Oozie monitoring : coordinator action timeouts

by Thomas Memenga on 2013-09-03

Oozie monitoring : coordinator action timeouts

The internal Oozie instrumentation increments counters for various coordinator related actions. Graphing a subset of these counters by utilizing oozie-graphite gives you a good visualisation of your coordinator actions waiting for data to become available and if these dependencies were finally fulfilled or if they did timeout eventually.

The internal Oozie instrumentation increments counters for various coordinator related actions. Graphing a subset of these counters by utilizing oozie-graphite gives you a good visualisation of your coordinator actions waiting for data to become available and if these dependencies were finally fulfilled or if they did timeout eventually.

Prerequisites

This tutorial is based on our oozie-graphite project (hosted on Github). This blog post will not cover basics like installation or configuration of these Oozie extensions, so please consult the project’s wiki or this previous blog post on how to install and configure the GraphiteInstrumentationService.

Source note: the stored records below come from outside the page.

==> config.mk <==
export PLATFORM = sky130hd
export DESIGN_NAME = nibble_serial_subtractor_flat
export DESIGN_NICKNAME = d
export VERILOG_FILES = /design/src/rtl/nibble_serial_subtractor_if.sv /design/src/rtl/nibble_serial_subtractor.sv /design/src/flat_wrapper.sv
export SDC_FILE = /design/constraint.sdc
export NUM_CORES = 1
export LEC_CHECK = 0
export CAP_MARGIN = 10
export CELL_PAD_IN_SITES_DETAIL_PLACEMENT = 1
export CELL_PAD_IN_SITES_GLOBAL_PLACEMENT = 1
export CORE_ASPECT_RATIO = 2
export CORE_MARGIN = 2
export CORE_UTILIZATION = 38
export CTS_BUF_LIST = sky130_fd_sc_hd__clkbuf_8
export DETAILED_ROUTE_END_ITERATION = 10
export GPL_TIMING_DRIVEN = 0
export MAX_ROUTING_LAYER = met4
export PLACE_DENSITY_LB_ADDON = 0.1
export SYNTH_ARGS = -nofsm -noshare
export SYNTH_HDL_FRONTEND = slang
export SYNTH_SLANG_ARGS = --single-unit
==> constraint.sdc <==
create_clock -name clk -period 3.9 [get_ports clk]
set_clock_uncertainty 0.05 [all_clocks]
set_input_delay 0.585 -clock clk [delete_from_list [all_inputs] [get_ports clk]]
set_output_delay 0.585 -clock clk [all_outputs]
set_load 0.05 [all_outputs]
==> src/rtl/nibble_serial_subtractor_if.sv <==
// Operand/result handshake bundle for the nibble-serial subtractor.
// The master side supplies operands and consumes results; the slave side is the subtractor.
interface nibble_serial_subtractor_if #(
    parameter int WIDTH = 16
);
    logic             in_valid;
    logic             in_ready;
    logic [WIDTH-1:0] a;
    logic [WIDTH-1:0] b;
    logic             bin;
    logic             out_valid;
    logic             out_ready;
    logic [WIDTH-1:0] diff;
    logic             bout;
    logic             zero;

    modport master (
        output in_valid, a, b, bin, out_ready,
        input  in_ready, out_valid, diff, bout, zero
    );

    modport slave (
        input  in_valid, a, b, bin, out_ready,
        output in_ready, out_valid, diff, bout, zero
    );
endinterface

==> src/rtl/nibble_serial_subtractor.sv <==
// Multi-cycle unsigned subtractor: computes a - b - bin one 4-bit slice per clock
// through a ripple-borrow cell, with valid/ready handshakes on both sides.
module nibble_serial_subtractor #(
    parameter int WIDTH = 16
) (
    input  logic                          clk,
    input  logic                          rst,
    nibble_serial_subtractor_if.slave     bus
);
    localparam int NSLICE = WIDTH / 4;
    localparam int IDXW   = $clog2(NSLICE + 1);

    typedef enum logic [1:0] {
        IDLE = 2'd0,
        RUN  = 2'd1,
        DONE = 2'd2
    } state_t;

    state_t           state_q, state_d;
    logic [IDXW-1:0]  idx_q, idx_d;
    logic [WIDTH-1:0] a_q, a_d;
    logic [WIDTH-1:0] b_q, b_d;
    logic             c_q, c_d;
    logic [WIDTH-1:0] diff_q, diff_d;
    logic             bout_q, bout_d;
    logic             zero_q, zero_d;

    logic [3:0]       a_cur;
    logic [3:0]       b_cur;
    logic [3:0]       d_cell;
    logic [4:0]       cc;

    // 4-bit ripple cell: a + ~b + c, where carry-out high means "no borrow".
    assign cc[0] = c_q;
    generate
        for (genvar gi = 0; gi < 4; gi++) begin : g_cell
            logic nb;
            logic p;
            assign nb         = ~b_cur[gi];
            assign p          = a_cur[gi] ^ nb;
            assign d_cell[gi] = p ^ cc[gi];
            assign cc[gi+1]   = (a_cur[gi] & nb) | (p & cc[gi]);
        end
    endgenerate

    always_comb begin
        a_cur = '0;
        b_cur = '0;
        for (int k = 0; k < NSLICE; k++) begin
            if (idx_q == IDXW'(k)) begin
                a_cur = a_q[4*k +: 4];
                b_cur = b_q[4*k +: 4];
            end
        end
    end

    always_comb begin
        state_d = state_q;
        idx_d   = idx_q;
        a_d     = a_q;
        b_d     = b_q;
        c_d     = c_q;
        diff_d  = diff_q;
        bout_d  = bout_q;
        zero_d  = zero_q;

        case (state_q)
            IDLE: begin
                if (bus.in_valid) begin
                    a_d     = bus.a;
                    b_d     = bus.b;
                    c_d     = ~bus.bin;
                    idx_d   = '0;
                    state_d = RUN;
                end
            end
            RUN: begin
                // The extra edge after the last slice derives the flags from the
                // registered difference, keeping zero detect off the ripple path.
                if (idx_q == IDXW'(NSLICE)) begin
                    bout_d  = ~c_q;
                    zero_d  = (diff_q == '0);
                    state_d = DONE;
                end else begin
                    for (int k = 0; k < NSLICE; k++) begin
                        if (idx_q == IDXW'(k)) begin
                            diff_d[4*k +: 4] = d_cell;
                        end
                    end
                    c_d   = cc[4];
                    idx_d = idx_q + IDXW'(1);
                end
            end
            DONE: begin
                if (bus.out_ready) begin
                    state_d = IDLE;
                end
            end
            default: begin
                state_d = IDLE;
            end
        endcase
    end

    always_ff @(posedge clk) begin
        if (rst) begin
            state_q <= IDLE;
            idx_q   <= '0;
            a_q     <= '0;
            b_q     <= '0;
            c_q     <= 1'b0;
            diff_q  <= '0;
            bout_q  <= 1'b0;
            zero_q  <= 1'b0;
        end else begin
            state_q <= state_d;
            idx_q   <= idx_d;
            a_q     <= a_d;
            b_q     <= b_d;
            c_q     <= c_d;
            diff_q  <= diff_d;
            bout_q  <= bout_d;
            zero_q  <= zero_d;
        end
    end

    assign bus.in_ready  = (state_q == IDLE);
    assign bus.out_valid = (state_q == DONE);
    assign bus.diff      = diff_q;
    assign bus.bout      = bout_q;
    assign bus.zero      = zero_q;
endmodule

==> src/flat_wrapper.sv <==
// flat-port wrapper written by rule: the top's interface ports become plain ports
module nibble_serial_subtractor_flat 
#(
    parameter int WIDTH = 16
)
  (clk, rst, bus_in_valid, bus_a, bus_b, bus_bin, bus_out_ready, bus_in_ready, bus_out_valid, bus_diff, bus_bout, bus_zero);
  nibble_serial_subtractor_if #(.WIDTH(WIDTH)) bus_i ();
  input  logic clk;
  input  logic rst;
  input wire logic [$bits(bus_i.in_valid)-1:0] bus_in_valid;
  input wire logic [$bits(bus_i.a)-1:0] bus_a;
  input wire logic [$bits(bus_i.b)-1:0] bus_b;
  input wire logic [$bits(bus_i.bin)-1:0] bus_bin;
  input wire logic [$bits(bus_i.out_ready)-1:0] bus_out_ready;
  output wire logic [$bits(bus_i.in_ready)-1:0] bus_in_ready;
  output wire logic [$bits(bus_i.out_valid)-1:0] bus_out_valid;
  output wire logic [$bits(bus_i.diff)-1:0] bus_diff;
  output wire logic [$bits(bus_i.bout)-1:0] bus_bout;
  output wire logic [$bits(bus_i.zero)-1:0] bus_zero;
  assign bus_i.in_valid = bus_in_valid;
  assign bus_i.a = bus_a;
  assign bus_i.b = bus_b;
  assign bus_i.bin = bus_bin;
  assign bus_i.out_ready = bus_out_ready;
  assign bus_in_ready = bus_i.in_ready;
  assign bus_out_valid = bus_i.out_valid;
  assign bus_diff = bus_i.diff;
  assign bus_bout = bus_i.bout;
  assign bus_zero = bus_i.zero;
  nibble_serial_subtractor #(.WIDTH(WIDTH)) u_core (.clk(clk), .rst(rst), .bus(bus_i));
endmodule
# Word-level counts from Yosys, hierarchy flattened
# Index checks and enable logic that the tools add are counted.
# Widths: inputs -> output; s select.
[word_totals]
ram_bits = 0
mem_count = 0
reg_bits = 56
mem_bits_ro = 0
latchBits = 0
output_inout_bits = 20
[classes]
shift = 0
bitwise_logic = 27
muxes = 18
n_lt_le_gt_ge = 0
n_eq_ne = 10
n_addsub = 1
multipliers = 0
n_div = 0
reduce_logical = 12
[op_table]
columns = ["op", "count"]
rows = [
  ["$mux 4", 8],
  ["$reduce_and 3->1", 6],
  ["$logic_not 16->1", 1],
  ["$and 1x1->1", 8],
  ["$xor 1x1->1", 8],
  ["$not 1->1", 7],
  ["$eq 3x2->1 const B", 2],
  ["$mux 2", 3],
  ["$mux 3", 2],
  ["$ne 2x2->1 const B", 3],
  ["$pmux 2 s3", 1],
  ["$pmux 3 s2", 1],
  ["$or 1x1->1", 4],
  ["$reduce_and 2->1", 2],
  ["$add 3x1->3 const B", 1],
  ["$eq 3x1->1 const B", 1],
  ["$eq 3x3->1 const B", 1],
  ["$logic_not 3->1", 1],
  ["$eq 2x1->1 const B", 1],
  ["$eq 2x2->1 const B", 1],
  ["$logic_not 2->1", 1],
  ["$mux 1", 2],
  ["$ne 2x1->1 const B", 1],
  ["$pmux 1 s2", 1],
  ["$reduce_bool 2->1", 1],
]

# Longest topological paths before layout
# Gate-level depths: netlist of run 1.
[logic_depth]
ltp_word = 17
mapped_depth = 12
depth_no_buf = 11

# Worst setup path after synthesis of run 1
# No wires, ideal clock.
[synth_path]
kind = "reg-to-reg"
from = "reg u_core.idx_q[0]"
to = "reg u_core.diff_q[15], in the netlist u_core.bus.diff[15]"
setup_slack_ps = 513
arrival_time_ps = 3267
path_stages_with_launch = 13
required_time_ps = 3780
cell_sequence = "dfxtp_1 -> inv_1 -> ha_1 -> clkbuf_1 -> a21oi_1 -> o21ai_0 -> a32o_1 -> fa_1 -> fa_1 -> fa_1 -> fa_1 -> nand4_1 -> a21oi_1"
[synth_via]
elab_chain_cells = 14
elab_cells_between_ends = 33
classes_between = "eq/ne (4); mux (8); bitwise (19); reduce/logical (2)"
[synth_rtl]
columns = ["element", "line", "source"]
rows = [
  ["start: declaration", "nibble_serial_subtractor.sv:20", "logic [IDXW-1:0] idx_q, idx_d;"],
  ["start signal: assignment", "nibble_serial_subtractor.sv:117", "idx_q <= idx_d;"],
  ["$logic_not 3->1", "nibble_serial_subtractor.sv:50", "if (idx_q == IDXW'(k)) begin"],
  ["$mux 4 (4 in a row)", "nibble_serial_subtractor.sv:50", ""],
  ["$not 1->1", "nibble_serial_subtractor.sv:39", "assign nb = ~b_cur[gi];"],
  ["$xor 1x1->1", "nibble_serial_subtractor.sv:40", "assign p = a_cur[gi] ^ nb;"],
  ["$and 1x1->1", "nibble_serial_subtractor.sv:42", "assign cc[gi+1] = (a_cur[gi] & nb) | (p & cc[gi]);"],
  ["$or 1x1->1", "nibble_serial_subtractor.sv:42", ""],
  ["$and 1x1->1", "nibble_serial_subtractor.sv:42", ""],
  ["$or 1x1->1", "nibble_serial_subtractor.sv:42", ""],
  ["$and 1x1->1", "nibble_serial_subtractor.sv:42", ""],
  ["$or 1x1->1", "nibble_serial_subtractor.sv:42", ""],
  ["$xor 1x1->1 *", "nibble_serial_subtractor.sv:41", "assign d_cell[gi] = p ^ cc[gi];"],
  ["named net u_core.d_cell[3]", "nibble_serial_subtractor.sv:30", "logic [3:0] d_cell;"],
  ["end signal: assignment", "nibble_serial_subtractor.sv:121", "diff_q <= diff_d;"],
  ["end: declaration", "nibble_serial_subtractor.sv:24", "logic [WIDTH-1:0] diff_q, diff_d;"],
]
# The timed path passes the listed nets; every way through them passes the cells marked *.
# A chain may end at the register's enable or synchronous reset.

# Worst setup path after layout of run 1
# Same ends and word-level chain as after synthesis.

==> results of run 1 <==
## routing by layer
metal	share of wire	GRT usage
met5	0	-
met4	0.027	0.0864
met3	0.028	0.0377
met2	0.52	0.340
met1	0.42	0.248
## placed cells by master (no fill, tap or decap), drive strengths merged, types with 5 or more instances in the layout
cell	n
a21oi	49
clkbuf	26
clkdlybuf4s50	56
dfxtp	56
ha	5
inv	6
mux2i	12
nand2	74
nand2b	11
nand4	5
nor2	15
o21ai	10
## repair_timing
action	CTS	global route
endpoints found under the setup margin	4	4
setup buffers	0	0
resized for setup	1	7
hold buffers	0	0
hold endpoints to repair	0	0
## final timing paths
kind,endpoint,depth (start not counted),slack (ns),from
worst max-delay path,u_core.bus.diff[15],12,0.26,u_core.idx_q[0]
worst min-delay path,u_core.b_q[10],2,0.41,u_core.b_q[10]
worst max register to register,u_core.bus.diff[15],12,0.26,u_core.idx_q[0]
worst min register to register,u_core.b_q[10],2,0.41,u_core.b_q[10]
## area by class of cell
cell class,count,area share
Tap cell,88,0.0333
Timing Repair Buffer,56,0.170
Clock buffer,6,0.0250
Buffer,24,0.0333
Clock inverter,2,0.00227
Sequential cell,56,0.340
Inverter,4,0.00455
Multi-Input combinational cell,221,0.392
## worst register-to-register path: cells and delay by family (launching register included)
family	cells	cell delay, ns
AND/OR/NAND/NOR	2	0.19
buffers and inverters	2	0.32
AO/OA/AOI/OAI	3	0.52
adder cells (fa/ha/maj)	5	2.08
flip-flops	1	0.41
## logic make-up (layout without fill, tap and decap cells)
| group | after synthesis | after routing | synth area share |
|---|---|---|---|
| AND/OR/NAND/NOR | 122 | 122 | 0.223 |
| buffers and inverters | 30 | 92 | 0.0513 |
| adder cells (fa/ha/maj) | 9 | 9 | 0.0562 |
| AO/OA/AOI/OAI | 78 | 78 | 0.180 |
| flip-flops | 56 | 56 | 0.442 |
| multiplexers | 12 | 12 | 0.0474 |
## through the flow
step,instance area [um^2],cells
floorplan,2540,307
global placement,3210,451
detailed placement,3210,451
CTS,3300,458
global route,3300,457
finish,3300,457
## where the power goes
group	switching, mW	internal, mW
Sequential	0.0202	0.605
Clock	0.182	0.140
Combinational	0.170	0.126
Total	0.372	0.872
## flip-flops by register name, summed over array words and instances, names as in the netlist
register,count
u_core.bus.diff,16
u_core.b_q,16
u_core.c_q,1
u_core.a_q,16
u_core.bus.zero,1
u_core.state_q,2
u_core.idx_q,3
u_core.bus.bout,1
==> impl_metrics.py, run 1 <==
metrics = {
    "clocking": {
        "h-tree-depth": 2,
        "cts_sinks": 56,
        "cts_tree": "yes",
        "clock_path_buffers": 2,
        "cts_made_buffers": 5,
        "clk_latency_ns": 0.32,
        "cts_root_buf": "clkbuf_8",
        "cts.clk_slew.worst_paths_ns": 0.10,
    },
    "synth": {
        "synth-seq-cells": 56,
        "synth_area_um2": 2540,
        "syn-num-nets": 353,
        "synth_edf_count": 0,
        "ys_warn_count": 0,
        "async_flop_share": 0,
        "ys_types": 32,
        "synth_top_area_frac": 0.442,
        "synth_most_common_cell": "nand2_1",
        "synth_area_leaders": "dfxtp_1 44%, nand2_1 11%, a21oi_1 9.7%",
        "yosys.area.top_type": "dfxtp_1",
        "ys.flop_type": "dfxtp_1",
        "ys_seq_area_frac": 0.442,
        "syn_avg_cell_area_um2": 8.26,
        "syn_inst": 307,
        "synth_common_cells": "74 x nand2_1, 56 x dfxtp_1, 49 x a21oi_1, 22 x clkbuf_1, 15 x nor2_1",
    },
    "hold_path": {
        "hp-class": "register to register",
    },
    "drt": {
        "vias": 2356,
        "drtIter0Drc": 142,
        "routed_via_density": 5.16,
        "wl_per_cell_um": 15.3,
        "firstDrtPassIters": 4,
        "ant_nets": 0,
        "wl_um": 7000,
        "drc": 0,
    },
    "final_layout": {
        "drive_gt1_frac": 0.0461,
        "multi_input_area_um2": 1290,
        "final_util": 0.507,
        "register_area_um2": 1120,
        "fillers": 841,
        "antennaDiodeCount": 0,
        "nets": 414,
        "area_delta_synth_final_pct": 30.2,
    },
    "timing": {
        "fin_crit_ns": 3.64,
        "timing.slew.headroom": 0.610,
        "fin_ws_ns": 0.263,
        "finalSetupTns_ns": 0,
        "setup_violations": 0,
        "worst_slew_pin_slew_ns": 0.583,
        "rsz0062_at_grt": "false",
        "fin_crit_sh": 0.932,
        "hold_violations": 0,
        "drv_slew": 0,
        "fin_hold_ws_ns": 0.408,
        "fmax_ghz": 0.275,
    },
    "run": {
        "drv_cap": 0,
    },
    "global_route": {
        "grt_antenna_before_repair": 0,
        "grt_max_degree": 18,
        "grt-ovfl-total": 0,
        "grt_pass1_wl_um": 11300,
        "grt_pass1_vias": 2396,
        "grt_usage": 0.210,
    },
    "floorplan": {
        "ios": 57,
        "die_height_um": 120,
        "start_util": 0.389,
        "dieArea_um2": 7380,
        "core_area_um2": 6520,
        "die_x_um": 61.8,
        "rows": 42,
    },
    "setup_path": {
        "required_ns": 4.11,
        "critical-path-top-delay-family": "adder cells",
        "cpMostUsedCell": "fa_1",
        "cp_slowest_cell": "fa_2",
        "path_buf_inv": 2,
        "crit_type": "register to register",
        "crit_path_max_fanout": 10,
        "arrival_ns": 3.84,
        "cp-end-kind": "register",
        "worstPathCellList": "inv_1 > ha_1 > clkbuf_2 > nand2_1 > o21ai_0 > a32o_1 > fa_1 > fa_1 > fa_1 > fa_2 > nand4_1 > a21oi_1",
        "start_kind": "register",
        "crit_path_max_incr_delay_ns": 0.60,
    },
    "power_and_ir_drop": {
        "vdd_drop_max_uv": 189,
        "total_power_mw": 1.24,
        "power.density_nw_per_um2": 377,
        "p_leak_nw": 1.14,
    },
    "placement": {
        "port_buffers": 56,
        "post-place-ws_ns": -0.0165,
        "routabilityCongestion": 0.856,
        "dp_hpwl_um": 5450,
    },
    "run_status": {
        "status": "complete, no violations",
    },
}
Power figures use the tool's default switching activity.
==> run 2, diff against run 1 <==
--- a/config.mk
+++ b/config.mk
@@ -14,6 +14,7 @@
 export CTS_BUF_LIST = sky130_fd_sc_hd__clkbuf_8
 export DETAILED_ROUTE_END_ITERATION = 10
 export GPL_TIMING_DRIVEN = 0
+export HOLD_SLACK_MARGIN = 0.02
 export MAX_ROUTING_LAYER = met4
 export PLACE_DENSITY_LB_ADDON = 0.1
 export SYNTH_ARGS = -nofsm -noshare
==> results of run 2 <==
Final layout, timing and power as in run 1 (identical DEF).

  * Oozie server with [GraphiteInstrumentationService](https://github.com/syscrest/oozie-graphite/wiki/GraphiteInstrumentationService) enabled and configured
  * Active coordinators / bundles
  * Grapite server

Set up your graph

Add .counters.commands.coord_action_input.executions, .counters.commands.coord_action_timeout.executions and .counters.commands.coord_action_ready.executions metrics into one chart and make sure to apply the transformation derivative (Because the raw metric it the total number of execution since Oozie startup and pretty useless when graphed directly).

Your graph data definition should look like this:

derivative(<your-metrics-prefix>.counters.commands.coord_action_input.executions)
derivative(<your-metrics-prefix>.counters.commands.coord_action_timeout.executions)
derivative(<your-metrics-prefix>.counters.commands.coord_action_ready.executions)

Example graph

The chart below shows an Oozie instance with a single bundle deployed with multiple coordinators:

HowToMonitorCoordinatorActionTimeouts_chart

Please note: coord_action_timeout.execution was enhanced by an additional color(lineWidth(derivative(…commands.coord_action_timeout.execution),3),“red”) to increase its visibility

Some coordinators are processing data every 6 hours (from the last 6 hours, always available immediately) and there are a couple of coordinators running every 24 hours to process data from the last 90 days (which are not fully available and are causing problems). Every six hours there are data availability checks coord_action_input (= blue line) executed and immediately followed by coord_action_ready (=green line) actions because all input dependencies are met … great ! But every 24 hours Oozie is re-evaluating input data availability (coord_action_input) over and over again for nearly eleven hours. Oozie stops looking for this data after coord_action_timeout (= red line) spiked, so these coordinator actions did indeed timed out.